■ DIRECTIONS FOR THIS TASK ■
What is needed here is an exact repetition of the records below, beginning at the line that has "export VERILOG_FILES = /design/flow/design.v" and stopping after the line that has "Area share of".

■ LISTED RECORDS ■
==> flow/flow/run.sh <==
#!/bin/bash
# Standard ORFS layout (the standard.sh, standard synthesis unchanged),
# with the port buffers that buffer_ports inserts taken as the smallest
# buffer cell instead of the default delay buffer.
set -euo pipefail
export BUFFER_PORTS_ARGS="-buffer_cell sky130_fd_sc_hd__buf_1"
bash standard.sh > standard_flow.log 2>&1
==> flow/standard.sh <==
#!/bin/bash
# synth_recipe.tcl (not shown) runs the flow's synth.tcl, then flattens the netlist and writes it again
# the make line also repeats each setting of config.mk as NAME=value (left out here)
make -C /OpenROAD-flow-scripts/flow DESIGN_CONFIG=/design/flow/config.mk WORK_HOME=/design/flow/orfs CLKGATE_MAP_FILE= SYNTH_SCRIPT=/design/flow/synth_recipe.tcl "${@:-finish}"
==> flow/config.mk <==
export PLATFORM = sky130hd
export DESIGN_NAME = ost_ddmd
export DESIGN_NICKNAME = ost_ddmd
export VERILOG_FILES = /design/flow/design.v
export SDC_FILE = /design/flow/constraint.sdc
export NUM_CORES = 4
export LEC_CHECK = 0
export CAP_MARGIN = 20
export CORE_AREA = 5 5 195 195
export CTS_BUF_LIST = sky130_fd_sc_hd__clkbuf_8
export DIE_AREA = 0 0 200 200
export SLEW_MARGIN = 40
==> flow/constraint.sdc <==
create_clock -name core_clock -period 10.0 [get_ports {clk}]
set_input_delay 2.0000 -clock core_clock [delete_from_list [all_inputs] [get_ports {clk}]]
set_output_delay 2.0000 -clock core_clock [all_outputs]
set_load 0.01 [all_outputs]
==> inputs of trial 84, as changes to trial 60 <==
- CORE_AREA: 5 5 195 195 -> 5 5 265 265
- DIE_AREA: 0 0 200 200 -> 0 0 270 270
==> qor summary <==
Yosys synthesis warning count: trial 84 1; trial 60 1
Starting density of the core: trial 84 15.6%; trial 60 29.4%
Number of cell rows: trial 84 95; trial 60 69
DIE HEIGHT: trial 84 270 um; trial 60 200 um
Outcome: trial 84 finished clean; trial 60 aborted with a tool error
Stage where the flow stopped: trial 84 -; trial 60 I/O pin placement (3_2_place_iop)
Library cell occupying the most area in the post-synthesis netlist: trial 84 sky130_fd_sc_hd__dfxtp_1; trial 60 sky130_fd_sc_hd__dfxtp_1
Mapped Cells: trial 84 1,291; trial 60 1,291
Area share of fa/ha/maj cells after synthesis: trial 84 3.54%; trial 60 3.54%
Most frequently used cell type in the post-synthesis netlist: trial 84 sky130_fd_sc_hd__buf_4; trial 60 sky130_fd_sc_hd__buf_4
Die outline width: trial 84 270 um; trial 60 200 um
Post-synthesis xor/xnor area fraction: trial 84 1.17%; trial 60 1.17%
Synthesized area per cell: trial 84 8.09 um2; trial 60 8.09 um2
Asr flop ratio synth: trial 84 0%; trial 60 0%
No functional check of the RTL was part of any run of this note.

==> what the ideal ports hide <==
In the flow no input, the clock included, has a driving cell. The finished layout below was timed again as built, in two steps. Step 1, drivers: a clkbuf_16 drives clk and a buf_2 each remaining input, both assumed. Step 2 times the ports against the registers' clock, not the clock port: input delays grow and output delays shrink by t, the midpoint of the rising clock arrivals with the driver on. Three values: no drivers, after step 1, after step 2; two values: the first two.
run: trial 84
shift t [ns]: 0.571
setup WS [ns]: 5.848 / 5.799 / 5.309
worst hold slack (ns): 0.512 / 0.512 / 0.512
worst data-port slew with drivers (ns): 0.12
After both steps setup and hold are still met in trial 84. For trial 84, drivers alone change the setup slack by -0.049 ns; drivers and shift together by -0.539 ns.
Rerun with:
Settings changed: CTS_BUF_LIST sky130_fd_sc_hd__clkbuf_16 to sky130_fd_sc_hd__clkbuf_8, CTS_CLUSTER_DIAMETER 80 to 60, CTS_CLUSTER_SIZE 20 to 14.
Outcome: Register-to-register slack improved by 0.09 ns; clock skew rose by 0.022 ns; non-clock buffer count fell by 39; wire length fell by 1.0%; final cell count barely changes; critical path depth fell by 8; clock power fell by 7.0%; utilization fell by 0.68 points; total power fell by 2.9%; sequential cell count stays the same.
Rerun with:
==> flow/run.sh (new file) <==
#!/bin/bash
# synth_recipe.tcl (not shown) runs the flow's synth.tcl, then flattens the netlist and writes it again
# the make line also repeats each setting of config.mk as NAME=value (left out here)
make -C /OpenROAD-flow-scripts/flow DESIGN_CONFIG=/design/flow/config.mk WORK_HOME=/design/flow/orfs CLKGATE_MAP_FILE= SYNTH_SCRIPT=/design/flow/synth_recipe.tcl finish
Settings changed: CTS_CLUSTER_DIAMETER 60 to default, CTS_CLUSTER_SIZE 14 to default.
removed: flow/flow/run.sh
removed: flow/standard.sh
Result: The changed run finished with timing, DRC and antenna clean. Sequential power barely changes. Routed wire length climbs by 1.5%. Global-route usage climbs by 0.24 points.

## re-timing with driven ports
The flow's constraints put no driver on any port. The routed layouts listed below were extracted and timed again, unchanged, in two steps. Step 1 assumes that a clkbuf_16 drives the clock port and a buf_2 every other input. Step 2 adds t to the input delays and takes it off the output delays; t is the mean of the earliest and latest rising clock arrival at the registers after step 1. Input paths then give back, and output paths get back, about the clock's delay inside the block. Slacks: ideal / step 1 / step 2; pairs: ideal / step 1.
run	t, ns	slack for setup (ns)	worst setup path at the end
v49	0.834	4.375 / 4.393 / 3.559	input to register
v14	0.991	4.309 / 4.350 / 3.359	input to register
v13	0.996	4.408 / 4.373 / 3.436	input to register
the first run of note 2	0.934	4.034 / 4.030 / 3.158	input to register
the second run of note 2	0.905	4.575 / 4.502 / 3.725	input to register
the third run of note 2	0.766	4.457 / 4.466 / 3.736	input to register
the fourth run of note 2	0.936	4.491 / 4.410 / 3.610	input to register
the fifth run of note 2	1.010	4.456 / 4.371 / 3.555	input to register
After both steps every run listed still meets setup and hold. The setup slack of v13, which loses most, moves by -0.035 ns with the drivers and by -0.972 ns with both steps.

■ COMPLETED EXERCISE ■
export VERILOG_FILES = /design/flow/design.v
export SDC_FILE = /design/flow/constraint.sdc
export NUM_CORES = 4
export LEC_CHECK = 0
export CAP_MARGIN = 20
export CORE_AREA = 5 5 195 195
export CTS_BUF_LIST = sky130_fd_sc_hd__clkbuf_8
export DIE_AREA = 0 0 200 200
export SLEW_MARGIN = 40
==> flow/constraint.sdc <==
create_clock -name core_clock -period 10.0 [get_ports {clk}]
set_input_delay 2.0000 -clock core_clock [delete_from_list [all_inputs] [get_ports {clk}]]
set_output_delay 2.0000 -clock core_clock [all_outputs]
set_load 0.01 [all_outputs]
==> inputs of trial 84, as changes to trial 60 <==
- CORE_AREA: 5 5 195 195 -> 5 5 265 265
- DIE_AREA: 0 0 200 200 -> 0 0 270 270
==> qor summary <==
Yosys synthesis warning count: trial 84 1; trial 60 1
Starting density of the core: trial 84 15.6%; trial 60 29.4%
Number of cell rows: trial 84 95; trial 60 69
DIE HEIGHT: trial 84 270 um; trial 60 200 um
Outcome: trial 84 finished clean; trial 60 aborted with a tool error
Stage where the flow stopped: trial 84 -; trial 60 I/O pin placement (3_2_place_iop)
Library cell occupying the most area in the post-synthesis netlist: trial 84 sky130_fd_sc_hd__dfxtp_1; trial 60 sky130_fd_sc_hd__dfxtp_1
Mapped Cells: trial 84 1,291; trial 60 1,291
Area share of fa/ha/maj cells after synthesis: trial 84 3.54%; trial 60 3.54%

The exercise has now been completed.